Please take the lines from the one holding "Clock Path: 2" through the one holding "Power Share: 0.484" in the data below and copy them exactly.

• • • • • • •

==> config.mk <==
export PLATFORM = sky130hd
export DESIGN_NAME = uhc_cmd_irq
export DESIGN_NICKNAME = d
export VERILOG_FILES = /design/src/hdl/uhc_pkg.sv /design/src/hdl/uhc_cmd_irq.sv
export SDC_FILE = /design/constraint.sdc
export NUM_CORES = 1
export LEC_CHECK = 0
export BUFFER_PORTS_ARGS = -buffer_cell sky130_fd_sc_hd__buf_2
export CAP_MARGIN = 20
export CORE_ASPECT_RATIO = 0.75
export CORE_UTILIZATION = 43
export CTS_BUF_LIST = sky130_fd_sc_hd__clkbuf_8
export DETAILED_ROUTE_END_ITERATION = 12
export GPL_TIMING_DRIVEN = 0
export PLACE_DENSITY = 0.82
export SLEW_MARGIN = 20
export SYNTH_ARGS = -nofsm -noshare
export SYNTH_HDL_FRONTEND = slang
export SYNTH_SLANG_ARGS = --single-unit
==> constraint.sdc <==
create_clock -name clk -period 1.02 [get_ports clk]
set_input_delay 0.051 -clock clk [delete_from_list [all_inputs] [get_ports clk]]
set_output_delay 0.051 -clock clk [all_outputs]
set_load 0.01 [all_outputs]
==> src/hdl/uhc_pkg.sv <==
// constants, field positions and carrier types of the host command/status register pair
// assumes one system clock shared by the bus master and all event sources
package uhc_pkg;

    // byte addresses on the register port
    localparam logic [31:0] CMD_STATUS_ADDR = 32'hfff05008;
    localparam logic [31:0] IRQ_STATUS_ADDR = 32'hfff0500c;
    localparam logic [31:0] IRQ_MASK_ADDR = 32'hfff05010;

    // host_command_status fields
    localparam int CMD_RESET_BIT = 0;
    localparam int CMD_CTRL_BIT = 1;
    localparam int CMD_BULK_BIT = 2;
    localparam int CMD_OWN_BIT = 3;

    // host_interrupt_status fields, mask uses the same layout
    localparam int ST_OVERRUN_BIT = 0;
    localparam int ST_DONE_HEAD_BIT = 1;
    localparam int ST_SOF_BIT = 2;
    localparam int ST_RESUME_BIT = 3;
    localparam int ST_UNRECOV_BIT = 4;
    localparam int ST_FRAME_OVF_BIT = 5;
    localparam int ST_ROOT_HUB_BIT = 6;
    localparam int ST_OWNER_BIT = 30;
    localparam int MASK_MASTER_BIT = 31;

    // implemented bits; unrecoverable error stays out of both
    localparam logic [31:0] STATUS_IMPL = 32'h4000006f;
    localparam logic [31:0] MASK_IMPL = 32'hc000006f;

    localparam logic [31:0] REG_RESET = 32'h00000000;
    localparam logic [1:0] SOC_RESET = 2'h0;
    localparam logic [1:0] SOC_STEP = 2'h1;

    typedef struct packed {
        logic rd;
        logic wr;
        logic [31:0] addr;
        logic [31:0] wdata;
    } uhc_bus_req_t;

    // all pulses are one cycle, frameBit15 is a level
    typedef struct packed {
        logic softResetDone;
        logic controlListStart;
        logic bulkListStart;
        logic controlListSet;
        logic bulkListSet;
        logic rootHubChange;
        logic frameBit15;
        logic resumeSeen;
        logic frameStart;
        logic doneHeadWritten;
        logic overrun;
    } uhc_evt_t;

    typedef struct packed {
        logic ownershipChangeRequest;
        logic bulkListPending;
        logic controlListPending;
        logic controllerSoftReset;
    } uhc_cmd_t;

    typedef struct packed {
        uhc_cmd_t cmd;
        logic [1:0] soc;
        logic [31:0] status;
        logic [31:0] mask;
        logic frameMsb;
        logic [31:0] rdData;
    } uhc_state_t;

endpackage

==> src/hdl/uhc_cmd_irq.sv <==
// command status and interrupt status registers of the usb host controller
// assumes event pulses come from logic on clk, so none is synchronised here
//
// Behaviour
// two-bit overrun count in bits 17:16 steps on each overrun, wraps 11 to 00.
// software writing ownership request sets ownership change flag; software clears request.
// bulk pending set by software or controller, cleared when bulk head handling starts.
// control pending set by software or controller, cleared when control head handling starts.
// software sets soft reset bit; hardware clears it when reset completes.
// command bits 15:4 read as zero.
// status flags other than ownership change set only by hardware events, cleared only by software.
// root hub change flag set on any root hub or port status change.
// frame overflow flag set whenever frame count bit 15 toggles.
// unrecoverable error flag is always zero, writes ignored.
// resume detected flag set on downstream resume signalling.
// start of frame flag set when frame management reports a new frame.
// done head flag set after done head stored to shared area.
// scheduling overrun flag set when list processor reports frame overrun.
// interrupt only for enabled flags and only while master enable bit 31 set.
// writing one clears a status flag, writing zero leaves it.
//
// The plain strobed port was decided locally.
`timescale 1ns/10ps

module uhc_cmd_irq (
    input wire logic clk, // 20 MHz system clock
    input wire logic rst_b, // asynchronous reset, active low
    input uhc_pkg::uhc_bus_req_t busReq, // register port request
    output logic [31:0] rdData, // read data, cycle after the read strobe
    input uhc_pkg::uhc_evt_t evt, // controller events
    output uhc_pkg::uhc_cmd_t cmd, // command bits to the controller
    output logic irq // level interrupt
);

    uhc_pkg::uhc_state_t stQ;
    uhc_pkg::uhc_state_t stD;
    logic cmdWr;
    logic stWr;
    logic stRd;
    logic maskWr;
    logic [31:0] evSet;
    logic [31:0] clr;

    always_comb begin
        stD = stQ;
        stD.rdData = uhc_pkg::REG_RESET;
        cmdWr = busReq.wr && (busReq.addr == uhc_pkg::CMD_STATUS_ADDR);
        stWr = busReq.wr && (busReq.addr == uhc_pkg::IRQ_STATUS_ADDR);
        maskWr = busReq.wr && (busReq.addr == uhc_pkg::IRQ_MASK_ADDR);
        stRd = busReq.rd && (busReq.addr == uhc_pkg::IRQ_STATUS_ADDR);

        // set beats clear in every pending bit
        stD.cmd.bulkListPending = (stQ.cmd.bulkListPending & ~evt.bulkListStart)
            | evt.bulkListSet | (cmdWr & busReq.wdata[uhc_pkg::CMD_BULK_BIT]);
        stD.cmd.controlListPending = (stQ.cmd.controlListPending & ~evt.controlListStart)
            | evt.controlListSet | (cmdWr & busReq.wdata[uhc_pkg::CMD_CTRL_BIT]);
        stD.cmd.controllerSoftReset = (stQ.cmd.controllerSoftReset & ~evt.softResetDone)
            | (cmdWr & busReq.wdata[uhc_pkg::CMD_RESET_BIT]);
        if (cmdWr) begin
            stD.cmd.ownershipChangeRequest = busReq.wdata[uhc_pkg::CMD_OWN_BIT];
        end
        if (evt.overrun) begin
            stD.soc = stQ.soc + uhc_pkg::SOC_STEP;
        end

        evSet = uhc_pkg::REG_RESET;
        evSet[uhc_pkg::ST_OWNER_BIT] = cmdWr & busReq.wdata[uhc_pkg::CMD_OWN_BIT];
        evSet[uhc_pkg::ST_ROOT_HUB_BIT] = evt.rootHubChange;
        evSet[uhc_pkg::ST_FRAME_OVF_BIT] = evt.frameBit15 ^ stQ.frameMsb;
        evSet[uhc_pkg::ST_RESUME_BIT] = evt.resumeSeen;
        evSet[uhc_pkg::ST_SOF_BIT] = evt.frameStart;
        evSet[uhc_pkg::ST_DONE_HEAD_BIT] = evt.doneHeadWritten;
        evSet[uhc_pkg::ST_OVERRUN_BIT] = evt.overrun;
        // a read clears only what it returned; an event in that cycle survives
        clr = (stWr ? busReq.wdata : uhc_pkg::REG_RESET)
            | (stRd ? stQ.status : uhc_pkg::REG_RESET);
        stD.status = ((stQ.status & ~clr) | evSet) & uhc_pkg::STATUS_IMPL;
        stD.frameMsb = evt.frameBit15;

        if (maskWr) begin
            stD.mask = busReq.wdata & uhc_pkg::MASK_IMPL;
        end

        if (busReq.rd) begin
            case (busReq.addr)
                uhc_pkg::CMD_STATUS_ADDR: begin
                    stD.rdData = {14'h0000, stQ.soc, 12'h000, stQ.cmd};
                end
                uhc_pkg::IRQ_STATUS_ADDR: begin
                    stD.rdData = stQ.status;
                end
                uhc_pkg::IRQ_MASK_ADDR: begin
                    stD.rdData = stQ.mask;
                end
                default: begin
                    stD.rdData = uhc_pkg::REG_RESET;
                end
            endcase
        end
    end

    always_ff @(posedge clk or negedge rst_b) begin
        if (!rst_b) begin
            stQ <= '0;
        end else begin
            stQ <= stD;
        end
    end

    assign rdData = stQ.rdData;
    assign cmd = stQ.cmd;
    assign irq = stQ.mask[uhc_pkg::MASK_MASTER_BIT] && |(stQ.status & stQ.mask);
endmodule

==> summary.txt <==
Timing
  • Slew @ Worst Pin: 0.699 ns
  • Fin. max-slew vios: 0
  • Highest Clock Rate: 673 MHz
  • Final setup fails: 30
  • Slew margin rel.: 0.534
  • Clock period minus worst slack: 1.48 ns
  • Period utilization: 1.46
  • Final Hold Viols: 0
  • Clock Skew: 0.00683 ns
  • RSZ-0062 raised after global routing: true
  • Worst Setup Slack, final: -0.465 ns

Placement
  • Dpl hpwl: 2920 um
  • Pre-CTS WS: -1.06 ns
  • IO Port Bufs: 66
  • Placed inst area: 2250 um^2
  • Placed cells: 309
  • Routability congestion estimate: 0.818

Final layout
  • N_diodes: 0
  • Finished Layout Cells: 344
  • Post-route cell area: 2750 um^2
  • Final core utilization: 0.723
  • Area delta synth->final: 55.4%
  • Layout Nets: 370
  • Layout cells sized above 1: 0.545

Run
  • Max-cap viol count: 0

Logic synthesis
  • Mapped Cells: 170
  • Most frequent cell after synthesis: buf_4
  • Async set-reset flop share out of synthesis: 1.00
  • Synth top cells by count: buf_4, dfrtp_1, nor2_1
  • FF+latch count, synth: 32
  • Cell Area, Synth: 1770 um^2
  • Synth top area share: 0.453
  • Synth Warn #: 0
  • Primary FF master, synth: dfrtp_1
  • Top cell type by total area after synthesis: dfrtp_1
  • Post-synth EDFFs: 0
  • Mean Syn Cell Area: 10.4 um^2
  • Synth unique cells: 33
  • Top post-synthesis cells by area: dfrtp_1, buf_4, mux2_2
  • Register area share after synthesis: 0.453

Global route
  • Number of global-route vias before repair: 1549
  • Gr usage total: 0.208
  • First-pass GRT wire length: 7020 um
  • Initial antenna violation count: 0
  • Overflow after GRT: 0
  • Largest net degree at the start of global routing: 33

Clock tree
  • TritonCTS clock tree: yes
  • Clk root buf: clkbuf_8
  • CTS Buf Count: 5
  • Clk_lat worst skew: 0.28 ns
  • Clock slew at reported path FFs: 0.07 ns
  • Bufs on Longest Clock Path: 2
  • H-tree Lvls: 2
  • Clk sinks: 32

Setup path
  • Crit end category: output pin
  • CP max FO: 2
  • Flop2flop setup slack: -0.10 ns
  • Required time of the critical path: 0.97 ns
  • Arrival time worst endpoint: 1.43 ns
  • CP Launch Type: register
  • Worst Setup Path Type: register to output pin

Floorplanning
  • IO Count: 116
  • Die ar.: 4380 um^2
  • DIE HEIGHT: 57.6 um
  • Initial Util: 0.465
  • Width of the die: 76.1 um
  • Core Area: 3800 um^2
  • # rows: 19

Power
  • Net Sw Frac: 0.267
  • Combinational power share: 0.178
  • Int Power: 2.06 mW
  • Cell Pwr Density: 1020 nW/um^2
  • Max IR drop VDD: 675 uV
  • Final Power: 2.81 mW
  • P_sw: 0.753 mW
  • Leak: 1.42 nW
  • Sequential Power Share: 0.484
  • Clock share of power: 0.338

Outcome
  • Failing checks: negative setup slack
  • Outcome: complete, but fails checks

Routing
  • Drt first pass iters: 4
  • Final wirelength: 4470 um
  • DRT antenna net count: 0
  • DR WL/cell: 13.0 um
  • Vias post-DR: 1596
  • # DRC: 0
  • Vias per cell: 4.64
  • Iter 0 DRT Violations: 73

Min path
  • Worst min path class: input pin to register
[cells in the final DEF (no fill, tap or decap), types with 6 or more instances in the layout]
| cell | count |
|---|---|
| a21o_1 | 6 |
| a21oi_1 | 13 |
| buf_2 | 61 |
| buf_4 | 47 |
| buf_6 | 12 |
| conb_1 | 22 |
| dfrtp_1 | 32 |
| dlygate4sd3_1 | 10 |
| inv_1 | 10 |
| mux2_2 | 7 |
| nand4b_1 | 7 |
| nor2_1 | 6 |
| nor2_4 | 7 |
[per-layer routing]
metal | part of all wire | wire length, um | vias up | track usage
li1 | - | - | 778 | -
met1 | 0.42 | 1890 | 741 | 0.260
met2 | 0.51 | 2280 | 71 | 0.357
met4 | 0.0085 | 38 | 0 | 0.0797
met5 | 0 | 0 | - | 0
met3 | 0.059 | 264 | 6 | 0.0480
[area by class of cell]
class	instances	area [um^2]
well taps	52	65.1
clock buffers	5	68.8
multi-input cells	108	850
flip-flops and latches	32	801
repair buffers	94	619
fillers	277	1050
clock inverters	3	18.8
inverters	10	37.5
plain buffers	40	290
[power by group through the flow]
stage                     Combinational [mW]  Sequential (mW)  Clock [mW]
after detailed placement               0.406             1.38           0
after CTS                              0.449             1.36       0.970
after global placement                 0.397             1.38           0
after global routing                   0.551             1.37        1.04
after floorplan                        0.247             1.37           0
final                                  0.502             1.36       0.952
[logic make-up (layout without fill, tap and decap cells)]
family	count (synthesis)	after routing	share of synthesized area
buffers and inverters	51	152	0.185
DFF	32	32	0.453
xor gates and xnor gates	3	3	0.0149
AOI/OAI and AO/OA	30	30	0.107
and+or+nand+nor	40	40	0.159
muxes	13	13	0.0799
other	1	22	0.00212
[worst max-delay path, stage by stage, from the launching register on]
cell and delay [ns]:
dfrtp_1 0.40, a222oi_1 0.44, a31oi_1 0.15, buf_2 0.16
[registers in the layout (all words and copies together) (netlist names)]
| register | flops |
|---|---|
| cmd | 4 |
| rdData | 10 |
| stQ | 18 |
[repair_timing]
item	4_1_cts	5_1_grt
gates resized for setup	20	25
buffers inserted	14	6
endpoints found under the hold margin	42	0
pin swaps	11	4
hold buffers	10	0
setup endpoints to repair	30	34
[stage by stage]
step | hold slack [ns] | TNS [ns]
after floorplan | -0.245 | -14.19
after global placement | 0.129 | -24.99
after detailed placement | 0.140 | -25.69
after CTS | 0.00766 | -12.02
after global routing | 0.0136 | -11.11
final | 0.00932 | -9.50
[final timing paths]
check | startpoint | to | cells past startpoint
setup reg to reg | stQ[67] | rdData[2] | 5
hold / removal | busReq[31] | stQ[64] | 2
min in group asynchronous | rst_b | stQ[97] | 2
setup / recovery | stQ[36] | irq | 3
max in group asynchronous | rst_b | rdData[5] | 2
hold reg to reg | stQ[98] | stQ[98] | 1
Note: power is estimated with default switching activity, not from simulation.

• • • • • • •

Your response ->
  • Bufs on Longest Clock Path: 2
  • H-tree Lvls: 2
  • Clk sinks: 32

Setup path
  • Crit end category: output pin
  • CP max FO: 2
  • Flop2flop setup slack: -0.10 ns
  • Required time of the critical path: 0.97 ns
  • Arrival time worst endpoint: 1.43 ns
  • CP Launch Type: register
  • Worst Setup Path Type: register to output pin

Floorplanning
  • IO Count: 116
  • Die ar.: 4380 um^2
  • DIE HEIGHT: 57.6 um
  • Initial Util: 0.465
  • Width of the die: 76.1 um
  • Core Area: 3800 um^2
  • # rows: 19

Power
  • Net Sw Frac: 0.267
  • Combinational power share: 0.178
  • Int Power: 2.06 mW
  • Cell Pwr Density: 1020 nW/um^2
  • Max IR drop VDD: 675 uV
  • Final Power: 2.81 mW
  • P_sw: 0.753 mW
  • Leak: 1.42 nW
  • Sequential Power Share: 0.484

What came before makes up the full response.